Comparison of 2 independent trimmed means, the Yuen-Welch test

These calculations are based on the method given by Yuen, 1974 (see Wilcox, 2022).

Yuen's test statistic is

$$ T = \frac{ \bar{x}_{wk1} - \bar{x}_{wk2} } { \sqrt {d_1 + d_2 } } $$

where $d_1$ and $d_2$ are the squares of the standard errors of the 2 sample means.

The estimated degrees of freedom is:

$$ df = \frac {(d_1+d_2)^2} { \frac{d_1^2}{h_1-1}+\frac{d_2^2}{h_2-1} } $$

where $ h_j = n_j-2k_j$ is the number of observations left after trimming.

The P-value is taken from the t-distribution with df degrees of freedom.
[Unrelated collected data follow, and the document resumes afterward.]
## src/rtl/fetch_unit.sv

```systemverilog
// fetch_unit: instruction fetch stage feeding decode/IEU.
//  Owns the fetch PC, issues one word read at a time to instruction memory
//  (req/gnt/rvalid), buffers returned words with their PCs in a small FIFO
//  and presents the FIFO head downstream.
// Ports:
//  i_clk, i_rst         clock (rising edge), async active-high reset
//  pc_update_control    redirect request; pc_update_val is the target
//  stall_pc             downstream busy: hold head
//  ignore_curr_inst     squash: pop head without executing it
//  imem_req/addr/gnt    request channel (one outstanding at most)
//  imem_rvalid/rdata    in-order read return
//  pc/instr/instr_valid FIFO head (0 / NOP_INSTR / 0 when empty)
module fetch_unit #(
  parameter logic [31:0] RESET_PC  = 32'h0000_0000,
  parameter int          DEPTH     = 2,
  parameter logic [31:0] NOP_INSTR = 32'h0000_0013
) (
  input  logic        i_clk,
  input  logic        i_rst,
  input  logic        pc_update_control,
  input  logic [31:0] pc_update_val,
  input  logic        stall_pc,
  input  logic        ignore_curr_inst,
  output logic        imem_req,
  output logic [31:0] imem_addr,
  input  logic        imem_gnt,
  input  logic        imem_rvalid,
  input  logic [31:0] imem_rdata,
  output logic [31:0] pc,
  output logic [31:0] instr,
  output logic        instr_valid
);

  localparam int AW = (DEPTH > 1) ? $clog2(DEPTH) : 1;
  localparam int CW = AW + 1;

  typedef struct packed {
    logic [31:0] pc;
    logic [31:0] instr;
  } fetch_ent_t;

  logic [31:0]   fetch_pc;
  logic [31:0]   req_pc;      // address of the request currently in flight
  logic          outstanding;
  logic          drop_pending;
  fetch_ent_t    fifo_q [DEPTH];
  logic [AW-1:0] rd_ptr, wr_ptr;
  logic [CW-1:0] count;

  logic          head_vld, grant, push, pop, outstanding_after;
  logic [CW:0]   occ;
  logic          unused_addr_lsbs;

  assign unused_addr_lsbs = ^pc_update_val[1:0];

  assign head_vld          = (count != '0);
  assign grant             = imem_req & imem_gnt;
  assign push              = imem_rvalid & ~drop_pending & ~pc_update_control;
  assign pop               = head_vld & ~pc_update_control & (ignore_curr_inst | ~stall_pc);
  assign outstanding_after = outstanding & ~imem_rvalid;

  // Slots committed after this edge: current entries, this cycle's push and
  // pop, plus a request still in flight. A new request is only issued when its
  // return is guaranteed a slot, so the FIFO cannot overflow even when the
  // consumer stalls right as a word lands.
  assign occ = {1'b0, count} + {{CW{1'b0}}, push} + {{CW{1'b0}}, outstanding_after}
             - {{CW{1'b0}}, pop};

  assign imem_req  = ~i_rst & ~pc_update_control & (~outstanding | imem_rvalid)
                   & (occ < (CW+1)'(DEPTH));
  assign imem_addr = fetch_pc;

  always_ff @(posedge i_clk or posedge i_rst) begin
    if (i_rst) begin
      fetch_pc     <= RESET_PC;
      req_pc       <= '0;
      outstanding  <= 1'b0;
      drop_pending <= 1'b0;
      rd_ptr       <= '0;
      wr_ptr       <= '0;
      count        <= '0;
    end else begin
      if (imem_rvalid) outstanding <= 1'b0;
      if (grant) begin
        outstanding <= 1'b1;
        req_pc      <= fetch_pc;
        fetch_pc    <= fetch_pc + 32'd4;
      end
      if (pc_update_control) begin
        fetch_pc     <= {pc_update_val[31:2], 2'b00};
        rd_ptr       <= '0;
        wr_ptr       <= '0;
        count        <= '0;
        // in-flight word belongs to the old path; a coincident return is
        // simply not pushed
        drop_pending <= outstanding & ~imem_rvalid;
      end else begin
        if (imem_rvalid) drop_pending <= 1'b0;
        if (push) wr_ptr <= wr_ptr + 1'b1;
        if (pop)  rd_ptr <= rd_ptr + 1'b1;
        if (push & ~pop)      count <= count + 1'b1;
        else if (pop & ~push) count <= count - 1'b1;
      end
    end
  end

  // Entry storage needs no reset: outputs are masked by head_vld.
  for (genvar i = 0; i < DEPTH; i++) begin : g_ent
    always_ff @(posedge i_clk) begin
      if (push && wr_ptr == AW'(i)) fifo_q[i] <= '{pc: req_pc, instr: imem_rdata};
    end
  end

  assign pc          = head_vld ? fifo_q[rd_ptr].pc    : 32'h0;
  assign instr       = head_vld ? fifo_q[rd_ptr].instr : NOP_INSTR;
  assign instr_valid = head_vld & ~ignore_curr_inst;

  a_rvalid_outstanding: assert property (@(posedge i_clk) disable iff (i_rst)
    imem_rvalid |-> outstanding);

endmodule

```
The 95% confidence interval for the difference is

$$ (\bar{x}_{wk1} - \bar{x}_{wk2}) \pm t \sqrt {d_1 + d_2 } $$

where t is the $ 1- \alpha / 2 $ quantile of the t-distribution with df degrees of freedom.

Comparison of the trimmed means of paired samples

These calculations are based on the method given by Wilcox, 2022.

The square standard error of the difference between the means $ \bar{x}_{wk1} - \bar{x}_{wk2} $ is estimated with: $$ \frac {1}{h(h-1)} \left\{ \sum { (x_{1i}-\bar{x}_{wk1})^2 } + \sum { (x_{2i}-\bar{x}_{wk2})^2 } - 2 \sum { (x_{1i}-\bar{x}_{wk1})({x_{2i}-\bar{x}_{wk2}) } } \right\} $$

where $ h = n-2k$ is the number of observations left after trimming.

Letting

$$ d_j = \frac {1}{h(h-1)} \sum { (x_{ji}-\bar{x}_{wkj})^2 } $$

and

$$ d_{12} = \frac {1}{h(h-1)} \sum { (x_{1i}-\bar{x}_{wk1})({x_{2i}-\bar{x}_{wk2}) } } $$

The test statistic T is given by $$ T = \frac{ \bar{x}_{wk1} - \bar{x}_{wk2} } { \sqrt {d_1 + d_2 - 2d_{12}} } $$

The P-value is taken from the t-distribution with h−1 degrees of freedom.

The 95% confidence interval for the difference is

$$ (\bar{x}_{wk1} - \bar{x}_{wk2}) \pm t \sqrt {d_1 + d_2 - 2d_{12}} $$

where t is the $ 1- \alpha / 2 $ quantile of the t-distribution with h−1 degrees of freedom.

References

  • Tukey JM, McLaughlin DH (1963) Less Vulnerable Confidence and Significance Procedures for Location Based on a Single Sample: Trimming/Winsorization 1. Sankhya A, 25:331–352.
  • Wilcox RR (2022) Introduction to robust estimation and hypothesis testing. 5th ed. Elsevier Academic Press.
  • Yuen KK (1974) The two-sample trimmed t for unequal population variances. Biometrika 61:165-170.